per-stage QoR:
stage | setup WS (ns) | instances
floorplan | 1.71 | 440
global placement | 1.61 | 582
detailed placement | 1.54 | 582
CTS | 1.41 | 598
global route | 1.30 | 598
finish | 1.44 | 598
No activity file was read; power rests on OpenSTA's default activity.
===== src/rtl/ahb_bus_arbiter_pkg.sv =====
// Shared AHB arbiter definitions: transfer/burst encodings, arbiter states and
// the burst-length helper used by the beat counter.
`ifndef AHB_MW
`define AHB_MW(n) (((n) > 1) ? $clog2(n) : 1)
`endif

package ahb_bus_arbiter_pkg;

    localparam int CNT_W = 5;

    typedef enum logic [1:0] {
        HTRANS_IDLE   = 2'd0,
        HTRANS_BUSY   = 2'd1,
        HTRANS_NONSEQ = 2'd2,
        HTRANS_SEQ    = 2'd3
    } htrans_t;

    typedef enum logic [2:0] {
        HBURST_SINGLE = 3'd0,
        HBURST_INCR   = 3'd1,
        HBURST_WRAP4  = 3'd2,
        HBURST_INCR4  = 3'd3,
        HBURST_WRAP8  = 3'd4,
        HBURST_INCR8  = 3'd5,
        HBURST_WRAP16 = 3'd6,
        HBURST_INCR16 = 3'd7
    } hburst_t;

    typedef enum logic [1:0] {
        ST_PARK,
        ST_BURST,
        ST_OPEN,
        ST_LOCKED
    } arb_state_t;

    // Zero means unbounded (INCR).
    function automatic logic [CNT_W-1:0] beats_per_burst(input hburst_t burst);
        case (burst)
            HBURST_SINGLE:                return 5'd1;
            HBURST_WRAP4,  HBURST_INCR4:  return 5'd4;
            HBURST_WRAP8,  HBURST_INCR8:  return 5'd8;
            HBURST_WRAP16, HBURST_INCR16: return 5'd16;
            default:                      return 5'd0;
        endcase
    endfunction

endpackage


===== src/rtl/ahb_rr_picker.sv =====
// Combinational round-robin select: first requester strictly after ptr,
// wrapping, with ptr itself considered last.
module ahb_rr_picker #(
    parameter int N  = 4,
    parameter int MW = 2
) (
    input  logic [N-1:0]  req,
    input  logic [MW-1:0] ptr,
    output logic [MW-1:0] idx,
    output logic          valid
);

    logic [MW-1:0] cand;

    always_comb begin
        valid = 1'b0;
        idx   = '0;
        cand  = '0;
        // Scan farthest offset first so the nearest requester is written last.
        for (int off = N; off >= 1; off--) begin
            cand = MW'((int'(ptr) + off) % N);
            if (req[cand]) begin
                valid = 1'b1;
                idx   = cand;
            end
        end
    end

endmodule


===== src/rtl/ahb_bus_arbiter.sv =====
// Round-robin AHB arbiter: tracks burst/lock progress from the muxed bus and
// hands the grant over only at re-arbitration points, parking when idle.
module ahb_bus_arbiter
    import ahb_bus_arbiter_pkg::*;
#(
    parameter int NUM_MASTERS    = 4,
    parameter int DEFAULT_MASTER = 0,
    parameter int MW             = `AHB_MW(NUM_MASTERS)
) (
    input  logic                   hclk,
    input  logic                   hreset,
    input  logic [NUM_MASTERS-1:0] hbusreq,
    input  logic [NUM_MASTERS-1:0] hlock,
    input  logic [1:0]             htrans,
    input  logic [2:0]             hburst,
    input  logic                   hready,
    output logic [NUM_MASTERS-1:0] hgrant,
    output logic [MW-1:0]          hmaster,
    output logic                   hmastlock
);

    localparam logic [MW-1:0]          DEF_IDX   = MW'(DEFAULT_MASTER);
    localparam logic [NUM_MASTERS-1:0] DEF_GRANT = NUM_MASTERS'(1) << DEFAULT_MASTER;

    arb_state_t             state_q, state_d;
    logic [CNT_W-1:0]       cnt_q, cnt_d;
    logic [MW-1:0]          grant_idx_q, grant_idx_d;
    logic [MW-1:0]          ptr_q, ptr_d;
    logic [MW-1:0]          hmaster_q, hmaster_d;
    logic [NUM_MASTERS-1:0] hgrant_q, hgrant_d;
    logic                   hmastlock_q, hmastlock_d;

    htrans_t          trans;
    logic [CNT_W-1:0] burst_len;
    logic             nonseq_acc, seq_acc, owner_req, owner_lock;
    logic             last_fixed, open_beat, rap;
    logic [MW-1:0]    pick_idx;
    logic             pick_valid;

    assign trans     = htrans_t'(htrans);
    assign burst_len = beats_per_burst(hburst_t'(hburst));

    ahb_rr_picker #(
        .N  (NUM_MASTERS),
        .MW (MW)
    ) u_picker (
        .req   (hbusreq),
        .ptr   (ptr_q),
        .idx   (pick_idx),
        .valid (pick_valid)
    );

    // NOTE: every signal assigned in this block gets a default first; a path
    // that leaves one unassigned would infer a latch.
    always_comb begin
        nonseq_acc = hready && (trans == HTRANS_NONSEQ);
        seq_acc    = hready && (trans == HTRANS_SEQ);
        owner_req  = hbusreq[grant_idx_q];
        owner_lock = hlock[grant_idx_q];

        // The counter holds the beats still owed after the accepted NONSEQ, so a
        // fixed burst's final SEQ is the one that takes it from 1 to 0.
        last_fixed = seq_acc && (cnt_q == 5'd1);
        open_beat  = (nonseq_acc && (burst_len <= 5'd1)) || (seq_acc && (cnt_q == '0));
        rap        = hready && !owner_lock &&
                     ((trans == HTRANS_IDLE) || last_fixed || (open_beat && !owner_req));

        cnt_d = cnt_q;
        if (nonseq_acc) begin
            cnt_d = (burst_len == '0) ? '0 : burst_len - 5'd1;
        end else if (seq_acc && (cnt_q != '0)) begin
            cnt_d = cnt_q - 5'd1;
        end

        state_d = state_q;
        if (rap) begin
            state_d = pick_valid ? ST_OPEN : ST_PARK;
        end else if (hready) begin
            if (owner_lock) begin
                state_d = ST_LOCKED;
            end else if (nonseq_acc && (state_q != ST_LOCKED)) begin
                state_d = (burst_len > 5'd1) ? ST_BURST : ST_OPEN;
            end
        end

        grant_idx_d = grant_idx_q;
        ptr_d       = ptr_q;
        if (rap) begin
            grant_idx_d = pick_valid ? pick_idx : DEF_IDX;
            ptr_d       = pick_valid ? pick_idx : ptr_q;
        end
        hgrant_d = NUM_MASTERS'(1) << grant_idx_d;

        hmaster_d   = hready ? grant_idx_q : hmaster_q;
        hmastlock_d = hready ? owner_lock  : hmastlock_q;
    end

    // NOTE: sequential state uses non-blocking assignments so every flop samples
    // the pre-edge values computed above, regardless of statement order.
    always_ff @(posedge hclk or posedge hreset) begin
        if (hreset) begin
            state_q     <= ST_PARK;
            cnt_q       <= '0;
            grant_idx_q <= DEF_IDX;
            ptr_q       <= DEF_IDX;
            hgrant_q    <= DEF_GRANT;
            hmaster_q   <= DEF_IDX;
            hmastlock_q <= 1'b0;
        end else begin
            state_q     <= state_d;
            cnt_q       <= cnt_d;
            grant_idx_q <= grant_idx_d;
            ptr_q       <= ptr_d;
            hgrant_q    <= hgrant_d;
            hmaster_q   <= hmaster_d;
            hmastlock_q <= hmastlock_d;
        end
    end

    assign hgrant    = hgrant_q;
    assign hmaster   = hmaster_q;
    assign hmastlock = hmastlock_q;

endmodule

===== config.mk =====
export PLATFORM = sky130hd
export DESIGN_NAME = ahb_bus_arbiter
export DESIGN_NICKNAME = d
export VERILOG_FILES = /design/src/rtl/ahb_bus_arbiter_pkg.sv /design/src/rtl/ahb_rr_picker.sv /design/src/rtl/ahb_bus_arbiter.sv
export SDC_FILE = /design/constraint.sdc
export NUM_CORES = 1
export LEC_CHECK = 0
export CAP_MARGIN = 20
export CORE_MARGIN = 2
export CORE_UTILIZATION = 45
export DETAILED_ROUTE_END_ITERATION = 10
export PLACE_DENSITY_LB_ADDON = 0.08
export REMOVE_ABC_BUFFERS = 1
export SLEW_MARGIN = 20
export SYNTH_ARGS = -nofsm -noshare
export SYNTH_HDL_FRONTEND = slang
export SYNTH_SLANG_ARGS = --single-unit

===== constraint.sdc =====
create_clock -name hclk -period 2.73 [get_ports hclk]
set_clock_uncertainty 0.15 [all_clocks]
set_input_delay 0.6825 -clock hclk [delete_from_list [all_inputs] [get_ports hclk]]
set_output_delay 0.6825 -clock hclk [all_outputs]
set_load 0.02 [all_outputs]

Word-level counts from Yosys, hierarchy flattened
Index checks and enable logic that the tools add are counted.
- reductions and logical operators: 24
- add/subtract/negate cells: 6
- shifts and indexed selects: 1
- equal/unequal tests: 9
- $lt $le $gt $ge: 6
- mux-type cells: 26
- operators with widths (cell ; number):
    $pmux 5 s4 ; 1
    $lt 2x3->1 const B ; 5
    $mux 5 ; 3
    $bmux 1 s2 ; 6
    $eq 3x3->1 const B ; 4
    $mux 2 ; 6
    $logic_not 5->1 ; 2
    $mux 1 ; 10
    $sub 5x1->5 const B ; 2
    $logic_and 1x1->1 ; 9
    $eq 3x2->1 const B ; 2
    $reduce_or 2->1 ; 3
    $eq 5x1->1 const B ; 1
    $le 5x1->1 const B ; 1
    $reduce_bool 5->1 ; 1
    $add 2x1->2 const B ; 2
    $add 2x2->2 const B ; 2
    $eq 2x2->1 const B ; 2
    $shl 1x2->4 const A ; 1
    $logic_not 3->1 ; 1
    $logic_or 1x1->1 ; 3
    $logic_not 1->1 ; 2
    $logic_not 2->1 ; 1
    $reduce_and 2->1 ; 1
    $reduce_bool 2->1 ; 1
- input bits: 16
- word-level logic and storage cells: 78
- output and inout port bits: 7
- flip-flop bits (word level): 16

Longest topological paths before layout
- depth after elaboration: 11
- mapped depth: 7
- depth with buffers taken out: 7

By module
From an unflattened synthesis, not the netlist that was laid out.
- cell total of the unflattened synthesis: 109
- area, all modules: 1104.8 sq um
- by module, submodules not included (module ; cells each ; area each (sq um) ; times used):
    ahb_bus_arbiter ; 95 ; 1013.5 ; 1
    ahb_rr_picker ; 14 ; 91.3 ; 1

Least setup slack after synthesis
Ideal clock, no wire load.
- path kind: input to register
- start point: input hready
- end point: register ptr_q[0]
- slack: 0.580 ns
- library setup time: 0.128 ns
- arrival time: 1.872 ns
- cell stages on the path: 6
- path through: buf_2 > and2_1 > a32oi_1 > o221ai_2 > nand4_1 > mux2_1
- word-level cells in the longest chain between the ends: 7
- elaborated cells on any way between the ends: 12
- those cells by class: reduce/logical (12)
- RTL lines (what ; line ; source):
    start, declared ; ahb_bus_arbiter.sv:16 ; input logic hready,
    $logic_and 1x1->1, on equally long branches ; ahb_bus_arbiter.sv:56, ahb_bus_arbiter.sv:57 ;
    $logic_and 1x1->1 ; ahb_bus_arbiter.sv:64 ; open_beat = (nonseq_acc && (burst_len <= 5'd1)) || (seq_acc && (cnt_q == '0));
    $logic_or 1x1->1 ; ahb_bus_arbiter.sv:64 ;
    $logic_and 1x1->1 ; ahb_bus_arbiter.sv:66 ; ((trans == HTRANS_IDLE) || last_fixed || (open_beat && !owner_req));
    $logic_or 1x1->1 ; ahb_bus_arbiter.sv:66 ;
    $logic_and 1x1->1 (*) ; ahb_bus_arbiter.sv:65 ; rap = hready && !owner_lock &&
    $reduce_and 2->1 (no source line) (*) ; n/a ;
    end signal, assigned ; ahb_bus_arbiter.sv:113 ; ptr_q <= ptr_d;
    end, declared ; ahb_bus_arbiter.sv:28 ; logic [MW-1:0] ptr_q, ptr_d;
Mark *: on every way between the ends. The rest lies on a longest branch, timed or not.
A chain may end at the register's enable or synchronous reset.

Final worst setup path
- start point: input htrans[0]
- end point: register ptr_q[0]
- word-level cells in the longest chain between the ends: 8
- elaborated cells on any way between the ends: 14
- those cells by class: eq/ne (2); reduce/logical (12)
- RTL lines (what ; line ; source):
    start, declared ; ahb_bus_arbiter.sv:14 ; input logic [1:0] htrans,
    $eq 2x2->1, on equally long branches ; ahb_bus_arbiter.sv:56, ahb_bus_arbiter.sv:57 ;
    $logic_and 1x1->1, on equally long branches ; ahb_bus_arbiter.sv:56, ahb_bus_arbiter.sv:57 ;
    $logic_and 1x1->1 ; ahb_bus_arbiter.sv:64 ;
    $logic_or 1x1->1 ; ahb_bus_arbiter.sv:64 ;
    $logic_and 1x1->1 ; ahb_bus_arbiter.sv:66 ;
    $logic_or 1x1->1 (*) ; ahb_bus_arbiter.sv:66 ;
    $logic_and 1x1->1 (*) ; ahb_bus_arbiter.sv:65 ;
    $reduce_and 2->1 (no source line) (*) ; n/a ;
Marked as above.
**config.mk**
```make
export PLATFORM = sky130hd
export DESIGN_NAME = rmii_rx_deframer
export DESIGN_NICKNAME = d
export VERILOG_FILES = /design/src/rtl/terpine_pkg.sv /design/src/rtl/rmii_rx_deframer_crc32.sv /design/src/rtl/rmii_rx_deframer.sv
export SDC_FILE = /design/constraint.sdc
export NUM_CORES = 1
export LEC_CHECK = 0
export ABC_AREA = 1
export BUFFER_PORTS_ARGS = -buffer_cell sky130_fd_sc_hd__buf_2
export CORE_AREA = 4 4 120 122
export CTS_CLUSTER_DIAMETER = 30
export DETAILED_ROUTE_END_ITERATION = 6
export DIE_AREA = 0 0 124 126
export HOLD_SLACK_MARGIN = 0.1
export PLACE_DENSITY = 0.71
export SETUP_SLACK_MARGIN = 0.1
export SYNTH_ARGS = -nofsm -noshare
export SYNTH_HDL_FRONTEND = slang
export SYNTH_SLANG_ARGS = --single-unit
```
**constraint.sdc**
```tcl
create_clock -name mii_clk -period 4.63 [get_ports mii_clk]
set_clock_uncertainty 0.15 [all_clocks]
set_input_delay 0.6945 -clock mii_clk [delete_from_list [all_inputs] [get_ports mii_clk]]
set_output_delay 0.6945 -clock mii_clk [all_outputs]
set_load 0.02 [all_outputs]
```
## config.mk

```make
export PLATFORM = sky130hd
export DESIGN_NAME = multicycle_control_fsm
export DESIGN_NICKNAME = d
export VERILOG_FILES = /design/src/rtl/multicycle_control_fsm_pkg.sv /design/src/rtl/multicycle_control_fsm_alu_op_decoder.sv /design/src/rtl/multicycle_control_fsm.sv
export SDC_FILE = /design/constraint.sdc
export NUM_CORES = 1
export LEC_CHECK = 0
export BUFFER_PORTS_ARGS = -buffer_cell sky130_fd_sc_hd__clkbuf_2
export CAP_MARGIN = 15
export CELL_PAD_IN_SITES_DETAIL_PLACEMENT = 2
export CELL_PAD_IN_SITES_GLOBAL_PLACEMENT = 2
export CORE_MARGIN = 1
export CORE_UTILIZATION = 24
export DETAILED_ROUTE_END_ITERATION = 10
export HOLD_SLACK_MARGIN = 0.03
export PLACE_DENSITY = 0.87
export SLEW_MARGIN = 20
export SYNTH_ARGS = -nofsm -noshare
export SYNTH_HDL_FRONTEND = slang
export SYNTH_HIERARCHICAL = 1
export SYNTH_SLANG_ARGS = --single-unit
export TNS_END_PERCENT = 50
```

## constraint.sdc

```tcl
create_clock -name clk -period 2.3 [get_ports clk]
set_clock_uncertainty 0.2 [all_clocks]
set_input_delay 0.115 -clock clk [delete_from_list [all_inputs] [get_ports clk]]
set_output_delay 0.115 -clock clk [all_outputs]
set_load 0.02 [all_outputs]
```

_Problem details_
Return only the lines between the one holding "seq_acc, owner_req, owner_lock;" and the one holding "owner_lock = hlock[grant_idx_q];", inclusive, exactly as they appear above.

_Answer space_
    logic             nonseq_acc, seq_acc, owner_req, owner_lock;
    logic             last_fixed, open_beat, rap;
    logic [MW-1:0]    pick_idx;
    logic             pick_valid;

    assign trans     = htrans_t'(htrans);
    assign burst_len = beats_per_burst(hburst_t'(hburst));

    ahb_rr_picker #(
        .N  (NUM_MASTERS),
        .MW (MW)
    ) u_picker (
        .req   (hbusreq),
        .ptr   (ptr_q),
        .idx   (pick_idx),
        .valid (pick_valid)
    );

    // NOTE: every signal assigned in this block gets a default first; a path
    // that leaves one unassigned would infer a latch.
    always_comb begin
        nonseq_acc = hready && (trans == HTRANS_NONSEQ);
        seq_acc    = hready && (trans == HTRANS_SEQ);
        owner_req  = hbusreq[grant_idx_q];
        owner_lock = hlock[grant_idx_q];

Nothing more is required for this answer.